-- Aim of the exercise --
Determine how many lines of the listing below hold the string "more". Reply only with the number.

-- Information given --
»»
## src/rtl/pipeline_types.sv

```systemverilog
// Shared types for the pipeline memory arbiter: FSM encoding, latched
// request record and timeout counter width.
package pipeline_types;

   localparam int TIMEOUT_W = 8;

   typedef enum logic [1:0] {
      IDLE   = 2'd0,
      BUS_IF = 2'd1,
      BUS_ME = 2'd2,
      RESP   = 2'd3
   } arb_state_t;

   typedef struct packed {
      logic [31:0] addr;
      logic [31:0] wdata;
      logic [3:0]  be;
      logic        we;
   } mem_req_t;

   // Fetches are always full-word reads.
   function automatic mem_req_t fetchReq(input logic [31:0] addr);
      mem_req_t r;
      r.addr  = addr;
      r.wdata = 32'h0;
      r.be    = 4'hF;
      r.we    = 1'b0;
      return r;
   endfunction

endpackage

```

## src/rtl/mem_arbiter_if.sv

```systemverilog
// Pipeline-side request/response and shared memory port signals of the arbiter.
// slave = arbiter side, master = pipeline/memory side.
interface mem_arbiter_if;

   logic        iIF_req;
   logic [31:0] iIF_addr;
   logic        iME_req;
   logic        iME_we;
   logic [3:0]  iME_be;
   logic [31:0] iME_addr;
   logic [31:0] iME_wdata;
   logic [31:0] oIF_data;
   logic [31:0] oME_rdata;
   logic        oIF_valid;
   logic        oME_valid;
   logic        oStall_IF;
   logic        oStall_ME;
   logic        oBus_req;
   logic        oBus_we;
   logic [3:0]  oBus_be;
   logic [31:0] oBus_addr;
   logic [31:0] oBus_wdata;
   logic        iBus_ack;
   logic [31:0] iBus_rdata;
   logic        oErr;
   logic        oErr_src;

   modport slave (
      input  iIF_req, iIF_addr, iME_req, iME_we, iME_be, iME_addr, iME_wdata,
      input  iBus_ack, iBus_rdata,
      output oIF_data, oME_rdata, oIF_valid, oME_valid, oStall_IF, oStall_ME,
      output oBus_req, oBus_we, oBus_be, oBus_addr, oBus_wdata, oErr, oErr_src
   );

   modport master (
      output iIF_req, iIF_addr, iME_req, iME_we, iME_be, iME_addr, iME_wdata,
      output iBus_ack, iBus_rdata,
      input  oIF_data, oME_rdata, oIF_valid, oME_valid, oStall_IF, oStall_ME,
      input  oBus_req, oBus_we, oBus_be, oBus_addr, oBus_wdata, oErr, oErr_src
   );

endinterface

```

## src/rtl/mem_arbiter.sv

```systemverilog
// Arbitrates IF fetches and ME loads/stores onto one memory port, ME first,
// with a bus-wait timeout that aborts the transaction and flags an error.
//
// state  | meaning
// IDLE   | no transaction; pick ME over IF, latch winner's request
// BUS_IF | fetch on the bus, waiting for ack or timeout
// BUS_ME | ME access on the bus, waiting for ack or timeout
// RESP   | one-cycle valid (and error) pulse; requests ignored
module mem_arbiter
   import pipeline_types::*;
#(
   parameter logic [TIMEOUT_W-1:0] TIMEOUT = 8'd255
) (
   input logic         iClk,
   input logic         nRst,
   mem_arbiter_if.slave bus
);

   arb_state_t           state;
   mem_req_t             reqLat;
   logic [TIMEOUT_W-1:0] waitCnt;
   logic                 busReq;
   logic                 ifValid;
   logic                 meValid;
   logic [31:0]          ifData;
   logic [31:0]          meData;
   logic                 err;
   logic                 errSrc;

   always_ff @(posedge iClk) begin
      if (!nRst) begin
         state   <= IDLE;
         reqLat  <= '0;
         waitCnt <= '0;
         busReq  <= 1'b0;
         ifValid <= 1'b0;
         meValid <= 1'b0;
         ifData  <= 32'h0;
         meData  <= 32'h0;
         err     <= 1'b0;
         errSrc  <= 1'b0;
      end else begin
         ifValid <= 1'b0;
         meValid <= 1'b0;
         err     <= 1'b0;
         case (state)
            IDLE: begin
               if (bus.iME_req) begin
                  reqLat  <= '{addr: bus.iME_addr, wdata: bus.iME_wdata,
                               be: bus.iME_be, we: bus.iME_we};
                  waitCnt <= '0;
                  busReq  <= 1'b1;
                  state   <= BUS_ME;
               end else if (bus.iIF_req) begin
                  reqLat  <= fetchReq(bus.iIF_addr);
                  waitCnt <= '0;
                  busReq  <= 1'b1;
                  state   <= BUS_IF;
               end
            end
            BUS_IF, BUS_ME: begin
               // An ack in the timeout cycle still counts as a normal completion.
               if (bus.iBus_ack || waitCnt == TIMEOUT) begin
                  if (state == BUS_ME) begin
                     meData  <= bus.iBus_ack ? bus.iBus_rdata : 32'h0;
                     meValid <= 1'b1;
                  end else begin
                     ifData  <= bus.iBus_ack ? bus.iBus_rdata : 32'h0;
                     ifValid <= 1'b1;
                  end
                  if (!bus.iBus_ack) begin
                     err    <= 1'b1;
                     errSrc <= (state == BUS_ME);
                  end
                  busReq <= 1'b0;
                  state  <= RESP;
               end else begin
                  waitCnt <= waitCnt + 1'b1;
               end
            end
            RESP:    state <= IDLE;
            default: state <= IDLE;
         endcase
      end
   end

   assign bus.oBus_req   = busReq;
   assign bus.oBus_we    = reqLat.we;
   assign bus.oBus_be    = reqLat.be;
   assign bus.oBus_addr  = reqLat.addr;
   assign bus.oBus_wdata = reqLat.wdata;
   assign bus.oIF_valid  = ifValid;
   assign bus.oME_valid  = meValid;
   assign bus.oIF_data   = ifData;
   assign bus.oME_rdata  = meData;
   assign bus.oErr       = err;
   assign bus.oErr_src   = errSrc;

   // Stall drops in the valid cycle so the pipe advances with the data.
   assign bus.oStall_IF  = bus.iIF_req & ~ifValid;
   assign bus.oStall_ME  = bus.iME_req & ~meValid;

endmodule

```

## src/flat_wrapper.sv

```systemverilog
// flat-port wrapper written by rule: the top's interface ports become plain ports
module mem_arbiter_flat import pipeline_types::*;
#(
   parameter logic [TIMEOUT_W-1:0] TIMEOUT = 8'd255
)
  (iClk, nRst, bus_iIF_req, bus_iIF_addr, bus_iME_req, bus_iME_we, bus_iME_be, bus_iME_addr, bus_iME_wdata, bus_iBus_ack, bus_iBus_rdata, bus_oIF_data, bus_oME_rdata, bus_oIF_valid, bus_oME_valid, bus_oStall_IF, bus_oStall_ME, bus_oBus_req, bus_oBus_we, bus_oBus_be, bus_oBus_addr, bus_oBus_wdata, bus_oErr, bus_oErr_src);
  mem_arbiter_if bus_i ();
  input logic iClk;
  input logic nRst;
  input wire logic [$bits(bus_i.iIF_req)-1:0] bus_iIF_req;
  input wire logic [$bits(bus_i.iIF_addr)-1:0] bus_iIF_addr;
  input wire logic [$bits(bus_i.iME_req)-1:0] bus_iME_req;
  input wire logic [$bits(bus_i.iME_we)-1:0] bus_iME_we;
  input wire logic [$bits(bus_i.iME_be)-1:0] bus_iME_be;
  input wire logic [$bits(bus_i.iME_addr)-1:0] bus_iME_addr;
  input wire logic [$bits(bus_i.iME_wdata)-1:0] bus_iME_wdata;
  input wire logic [$bits(bus_i.iBus_ack)-1:0] bus_iBus_ack;
  input wire logic [$bits(bus_i.iBus_rdata)-1:0] bus_iBus_rdata;
  output wire logic [$bits(bus_i.oIF_data)-1:0] bus_oIF_data;
  output wire logic [$bits(bus_i.oME_rdata)-1:0] bus_oME_rdata;
  output wire logic [$bits(bus_i.oIF_valid)-1:0] bus_oIF_valid;
  output wire logic [$bits(bus_i.oME_valid)-1:0] bus_oME_valid;
  output wire logic [$bits(bus_i.oStall_IF)-1:0] bus_oStall_IF;
  output wire logic [$bits(bus_i.oStall_ME)-1:0] bus_oStall_ME;
  output wire logic [$bits(bus_i.oBus_req)-1:0] bus_oBus_req;
  output wire logic [$bits(bus_i.oBus_we)-1:0] bus_oBus_we;
  output wire logic [$bits(bus_i.oBus_be)-1:0] bus_oBus_be;
  output wire logic [$bits(bus_i.oBus_addr)-1:0] bus_oBus_addr;
  output wire logic [$bits(bus_i.oBus_wdata)-1:0] bus_oBus_wdata;
  output wire logic [$bits(bus_i.oErr)-1:0] bus_oErr;
  output wire logic [$bits(bus_i.oErr_src)-1:0] bus_oErr_src;
  assign bus_i.iIF_req = bus_iIF_req;
  assign bus_i.iIF_addr = bus_iIF_addr;
  assign bus_i.iME_req = bus_iME_req;
  assign bus_i.iME_we = bus_iME_we;
  assign bus_i.iME_be = bus_iME_be;
  assign bus_i.iME_addr = bus_iME_addr;
  assign bus_i.iME_wdata = bus_iME_wdata;
  assign bus_i.iBus_ack = bus_iBus_ack;
  assign bus_i.iBus_rdata = bus_iBus_rdata;
  assign bus_oIF_data = bus_i.oIF_data;
  assign bus_oME_rdata = bus_i.oME_rdata;
  assign bus_oIF_valid = bus_i.oIF_valid;
  assign bus_oME_valid = bus_i.oME_valid;
  assign bus_oStall_IF = bus_i.oStall_IF;
  assign bus_oStall_ME = bus_i.oStall_ME;
  assign bus_oBus_req = bus_i.oBus_req;
  assign bus_oBus_we = bus_i.oBus_we;
  assign bus_oBus_be = bus_i.oBus_be;
  assign bus_oBus_addr = bus_i.oBus_addr;
  assign bus_oBus_wdata = bus_i.oBus_wdata;
  assign bus_oErr = bus_i.oErr;
  assign bus_oErr_src = bus_i.oErr_src;
  mem_arbiter #(.TIMEOUT(TIMEOUT)) u_core (.iClk(iClk), .nRst(nRst), .bus(bus_i));
endmodule
```

## config.mk

```make
export PLATFORM = sky130hd
export DESIGN_NAME = mem_arbiter_flat
export DESIGN_NICKNAME = d
export VERILOG_FILES = /design/src/rtl/pipeline_types.sv /design/src/rtl/mem_arbiter_if.sv /design/src/rtl/mem_arbiter.sv /design/src/flat_wrapper.sv
export SDC_FILE = /design/constraint.sdc
export NUM_CORES = 1
export LEC_CHECK = 0
export BUFFER_PORTS_ARGS = -buffer_cell sky130_fd_sc_hd__buf_2
export CORE_AREA = 3 3 114 116
export DETAILED_ROUTE_END_ITERATION = 8
export DIE_AREA = 0 0 117 119
export GPL_TIMING_DRIVEN = 0
export PLACE_DENSITY = 0.82
export SYNTH_ARGS = -nofsm -noshare
export SYNTH_HDL_FRONTEND = slang
export SYNTH_SLANG_ARGS = --single-unit
export TNS_END_PERCENT = 1
```

## constraint.sdc

```tcl
create_clock -name iClk -period 2.1 [get_ports iClk]
set_input_delay 0 -clock iClk [delete_from_list [all_inputs] [get_ports iClk]]
set_output_delay 0 -clock iClk [all_outputs]
set_load 0.1 [all_outputs]
```

# Word level (Yosys, flattened, before mapping)
# Cells that the tools add are included.
[classes]
add_sub_neg = 1
multipliers = 0
n_div = 0
magnitude_cmp = 0
eq_ne = 7
shift = 0
mux = 18
bitwise_logic = 6
n_reduce_logical = 13
[op_table]
columns = ["op", "count"]
rows = [
  ["$mux 69", 2],
  ["$mux 32", 1],
  ["$mux 8", 3],
  ["$reduce_and 3->1", 6],
  ["$pmux 8 s2", 1],
  ["$add 8x1->8 const B", 1],
  ["$eq 8x8->1 const B", 1],
  ["$mux 1", 6],
  ["$mux 2", 3],
  ["$pmux 2 s3", 1],
  ["$eq 2x2->1 const B", 2],
  ["$not 1->1", 4],
  ["$reduce_and 2->1", 2],
  ["$reduce_bool 2->1", 2],
  ["$ne 3x3->1 const B", 1],
  ["$and 1x1->1", 2],
  ["$eq 2x1->1 const B", 1],
  ["$logic_not 2->1", 1],
  ["$ne 2x1->1 const B", 1],
  ["$ne 2x2->1 const B", 1],
  ["$pmux 1 s2", 1],
  ["$reduce_or 2->1", 1],
  ["$logic_or 1x1->1", 1],
]
[totals]
register_bits = 148
latchBits = 0
mem_bits_rw = 0
mem_bits_ro = 0
inputBits = 138
out_inout_bits = 140
elab_cells = 58
mem_count = 0

# Longest topological paths before layout
# Gate-level depths: netlist (run 1).
[logic_depth]
ltp_word = 4
ltp_mapped = 7
depth_no_buf = 6

# Worst setup path after synthesis (run 1)
# Ideal clock, no wire load.
[synth_path]
path_kind = "register to output"
startpoint = "reg u_core.ifValid, in the netlist u_core.bus.oIF_valid"
endpoint = "out bus_oStall_IF"
arrival_ns = 2.114
required_time_ns = 2.100
slack_ns = -0.014
path_stages_with_launch = 2
path_buffers = 0
cell_sequence = "dfxtp_1 > nor2b_1"
[synth_between]
elab_chain_len = 2
[synth_lines]
columns = ["element", "line", "text"]
rows = [
  ["start: declaration", "mem_arbiter.sv:23", "logic ifValid;"],
  ["start signal: assignment", "mem_arbiter.sv:36", "ifValid <= 1'b0;"],
  ["start signal: assignment", "mem_arbiter.sv:43", "ifValid <= 1'b0;"],
  ["start signal: assignment", "mem_arbiter.sv:69", "ifValid <= 1'b1;"],
  ["$not 1->1", "mem_arbiter.sv:100", "assign bus.oStall_IF = bus.iIF_req & ~ifValid;"],
  ["$and 1x1->1", "mem_arbiter.sv:100", ""],
  ["end: declaration", "flat_wrapper.sv:23", "output wire logic [$bits(bus_i.oStall_IF)-1:0] bus_oStall_IF;"],
]
# Every way passes these cells.

# Worst setup path in the final report (run 1)
[layout_path]
startpoint = "in bus_iME_req"
endpoint = "reg u_core.reqLat, in the netlist u_core.bus.oBus_addr[25]"
[layout_between]
elab_chain_len = 2
word_cells_on_any_way = 3
cone_classes = "mux (1); reduce/logical (2)"
[layout_lines]
columns = ["element", "line", "text"]
rows = [
  ["start: declaration", "flat_wrapper.sv:12", "input wire logic [$bits(bus_i.iME_req)-1:0] bus_iME_req;"],
  ["$reduce_bool 2->1 (no source line)", "--", ""],
  ["$reduce_and 2->1 (no source line)", "--", ""],
  ["end signal: assignment", "mem_arbiter.sv:49", "reqLat <= '{addr: bus.iME_addr, wdata: bus.iME_wdata,"],
  ["end signal: assignment", "mem_arbiter.sv:55", "reqLat <= fetchReq(bus.iIF_addr);"],
  ["end: declaration", "mem_arbiter.sv:20", "mem_req_t reqLat;"],
]
# Several ways; a longest one is shown, not always the timed one.
# A chain may end at the register's enable or synchronous reset.

==> impl_metrics.sql, run 1 <==
INSERT INTO impl_metrics (metric_group, metric, value, unit) VALUES
('logic_synthesis', 'syn-num-nets', '650', ''),
('detailed_routing', 'detail_route.iter0.violations', '590', ''),
('logic_synthesis', 'synth.ff_latch_count', '148', ''),
('cts', 'cts_num_sinks', '148', ''),
('sta', 'rsz0062_at_grt', 'true', ''),
('grt', 'grt_util_met3', '0.1286', ''),
('grt', 'gr-usage-met1', '0.3411', ''),
('detailed_routing', 'ant_nets', '0', ''),
('job', 'drv_cap', '0', ''),
('detailed_routing', 'post_drt_via_cell_ratio', '5.658', ''),
('layout', 'final-seq-area', '2963', 'um^2'),
('pwr', 'max-vdd-ir-drop', '0.0007550', 'V'),
('placement', 'dp_hpwl', '12780', 'um'),
('floorplan', 'die_height', '119', 'um'),
('cts', 'cts_buffers', '17', ''),
('critical_path', 'timing.critical_path.slowest_cell_delay', '0.60', 'ns'),
('critical_path', 'cell_by_cell_trace_of_the_critical_path', 'dlygate4sd3_1, buf_2, buf_2, clkbuf_4, mux2i_1, dlygate4sd3_1, a211oi_1', ''),
('grt', 'grt.met2_usage', '0.5071', ''),
('critical_path', 'critPathSlowestCell', 'sky130_fd_sc_hd__dlygate4sd3_1', ''),
('layout', 'finish.instance_area', '8969', 'um^2'),
('sta', 'tightest_slew', '0.6178', 'ns'),
('layout', 'layout-area-overhead-vs-synth', '65.31', '%'),
('detailed_routing', 'drc', '0', ''),
('placement', 'placed_cells', '929', ''),
('detailed_routing', 'route.detailed.wl_per_inst', '20.20', 'um'),
('cts', 'cts_tree', 'built', ''),
('detailed_routing', 'detailroute.via_count', '6196', ''),
('grt', 'grt_pass1_vias', '6309', ''),
('critical_path', 'critical_path_required', '2.40', 'ns'),
('sta', 'relSlewSlack', '0.5882', ''),
('logic_synthesis', 'fraction_of_registers_with_async_set_or_reset_after_synthesis', '0', ''),
('run_status', 'run_status', 'complete, but fails checks', ''),
('cts', 'cts.clk_slew.worst_paths', '0.07', 'ns'),
('sta', 'timing.clock.skew', '0.008185', 'ns'),
('sta', 'setup_violations', '2', ''),
('floorplan', 'ios', '278', ''),
('cts', 'clk_root_buffer_cell', 'sky130_fd_sc_hd__clkbuf_16', ''),
('grt', 'global_route.usage.total', '0.3120', ''),
('pwr', 'p_leak', '4.183', 'nW'),
('cts', 'cts_max_path_buffers', '2', ''),
('grt', 'grt_first_pass_wirelength', '33570', 'um'),
('layout', 'final_util', '0.7467', ''),
('sta', 'final-max-slew-violation-count', '0', ''),
('grt', 'grt_start_max_net_pins', '17', ''),
('sta', 'maxClockFrequency', '460.2', 'MHz'),
('run_status', 'failing_checks', 'setup timing', ''),
('floorplan', 'row_count', '40', ''),
('detailed_routing', 'firstDrtPassIters', '6', ''),
('sta', 'hold_viol', '0', ''),
('critical_path', 'path_delay_family', 'buffers and inverters', ''),
('logic_synthesis', 'syn-instance-count', '506', ''),
('sta', 'post-route-period-util', '1.035', ''),
('placement', 'place_ws', '0.04921', 'ns'),
('critical_path', 'crit_path_max_fanout', '10', ''),
('sta', 'min_period', '2.173', 'ns'),
('sta', 'final_critical_path_setup_slack', '-0.07275', 'ns'),
('layout', 'final_net_count', '1078', ''),
('layout', 'finish.cell_count_without_fillers', '1095', ''),
('floorplan', 'start_util', '0.4517', ''),
('logic_synthesis', 'synthesis.area', '5425', 'um^2'),
('layout', 'filler_cell_count', '771', ''),
('grt', 'globalRoute.totalOverflow', '0', ''),
('cts', 'cts_htree_levels', '4', ''),
('logic_synthesis', 'postSynth.topFlopCell', 'sky130_fd_sc_hd__dfxtp_1', ''),
('pwr', 'cellPowerDensity', '1525', 'nW/um^2'),
('grt', 'grt_antenna_before_repair', '1', ''),
('min_path', 'min-delay-path-class', 'in -> reg', ''),
('placement', 'placement.cell_area', '6993', 'um^2'),
('floorplan', 'die_width', '117', 'um'),
('layout', 'drive_above_1_share', '0.3559', ''),
('logic_synthesis', 'yosysWarningCount', '0', '');
## final cells by class
| class | count | area share |
|---|---|---|
| multi-input combinational | 304 | 0.2528 |
| clock buffer | 18 | 0.04897 |
| clock inverter | 14 | 0.01953 |
| antenna | 1 | 0.0002790 |
| tap | 147 | 0.02051 |
| sequential | 148 | 0.3304 |
| timing repair buffer | 409 | 0.3025 |
| inverter | 4 | 0.001674 |
| buffer | 50 | 0.02344 |
## per-stage QoR
step | total power, mW | hold slack [ns]
5_1_grt | 14.13 | 0.01173
3_5_place_dp | 10.06 | 0.2430
6_report | 13.68 | 0.01274
4_1_cts | 13.42 | 0.002195
3_3_place_gp | 10.01 | 0.2371
2_1_floorplan | 8.914 | 0.1483
## kinds of logic after synthesis
kind of cell / Yosys count / share of synthesized area
AOI/OAI and AO/OA: 157 / 0.2475
adders and majority gates: 6 / 0.01384
buffers and inverters: 54 / 0.04059
DFF: 148 / 0.5461
muxes: 36 / 0.06665
and+or+nand+nor: 105 / 0.08533
## metal layers
metal	vias to the layer above	routed length (um)
li1	2789	-
met4	0	1112
met2	420	10610
met1	2889	8189
met3	98	2215
met5	-	0
## worst min-delay path, delay by kind of cell
family / cells / cell delay (ns)
mux: 1 / 0.19
buf+inv: 1 / 0.10
compound gates: 1 / 0.10
## report_power, final
group / internal (mW) / switching (mW)
Sequential: 3.36 / 0.321
Combinational: 1.33 / 5.48
Clock: 1.91 / 1.27
Total: 6.61 / 7.07
## placed cells by master, fill, tap and decap left out, types with 3 or more instances in the layout
cell                            count
sky130_fd_sc_hd__mux2i_1           35
sky130_fd_sc_hd__and2_1             3
sky130_fd_sc_hd__inv_1              4
sky130_fd_sc_hd__nand3_1            4
sky130_fd_sc_hd__nand2_1           12
sky130_fd_sc_hd__a32o_1            64
sky130_fd_sc_hd__clkbuf_1          28
sky130_fd_sc_hd__clkinv_4           3
sky130_fd_sc_hd__o221a_2            4
sky130_fd_sc_hd__a211oi_1          32
sky130_fd_sc_hd__o22a_1             5
sky130_fd_sc_hd__clkbuf_16         17
sky130_fd_sc_hd__bufinv_16          3
sky130_fd_sc_hd__buf_2            289
sky130_fd_sc_hd__dfxtp_1          148
sky130_fd_sc_hd__nor3_1             4
sky130_fd_sc_hd__nor2_1            70
sky130_fd_sc_hd__buf_1              6
sky130_fd_sc_hd__dlygate4sd3_1    133
sky130_fd_sc_hd__clkinv_2           3
sky130_fd_sc_hd__ha_1               5
sky130_fd_sc_hd__o21ai_0            6
sky130_fd_sc_hd__a22oi_1           33
## cells in the mapped netlist, drive strengths merged, types with 2 or more instances
cell    instances  area, um^2
buf            21       96.35
inv             4       15.01
o22a            5       43.79
nor4            2       12.51
o21ai           7       35.03
nor2b           3       18.77
a21oi           3       15.01
ha              6       75.07
mux2i          35       350.3
nor2           70       262.8
nand4           2       12.51
clkbuf         29       108.9
o221a           4       45.04
a211oi         32       240.2
o211ai          2       20.02
nor3b           2       26.28
nor3            4       20.02
nand3           4       20.02
and2            3       18.77
nand2          12       45.04
a22oi          33       247.7
dfxtp         148        2963
a32o           64       640.6
## timing repair
action | 4_1_cts | 5_1_grt
setup endpoints to repair | 0 | 88
gates resized for setup | 0 | 9
hold buffers | 133 | 0
endpoints found under the hold margin | 135 | 0
## path summary, 6_finish.rpt
path | from | endpoint | cells past startpoint | slack, ns
hold / removal | bus_iME_addr[20] | u_core.bus.oBus_addr[20] | 3 | 0.01
setup reg to reg | u_core.state[1] | u_core.waitCnt[0] | 7 | 0.06
hold reg to reg | u_core.bus.oME_rdata[2] | u_core.bus.oME_rdata[2] | 1 | 0.46
setup / recovery | bus_iME_req | u_core.bus.oBus_addr[25] | 7 | -0.07
## state kept, by name, indices dropped and copies added, names as in the netlist
register               cells
u_core.bus.oBus_addr      32
u_core.bus.oBus_be         4
u_core.bus.oBus_req        1
u_core.bus.oBus_wdata     32
u_core.bus.oBus_we         1
u_core.bus.oErr            1
u_core.bus.oErr_src        1
u_core.bus.oIF_data       32
u_core.bus.oIF_valid       1
u_core.bus.oME_rdata      32
u_core.bus.oME_valid       1
u_core.state               2
u_core.waitCnt             8
Power figures use the tool's default switching activity.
««
-- Answer to this exercise --
2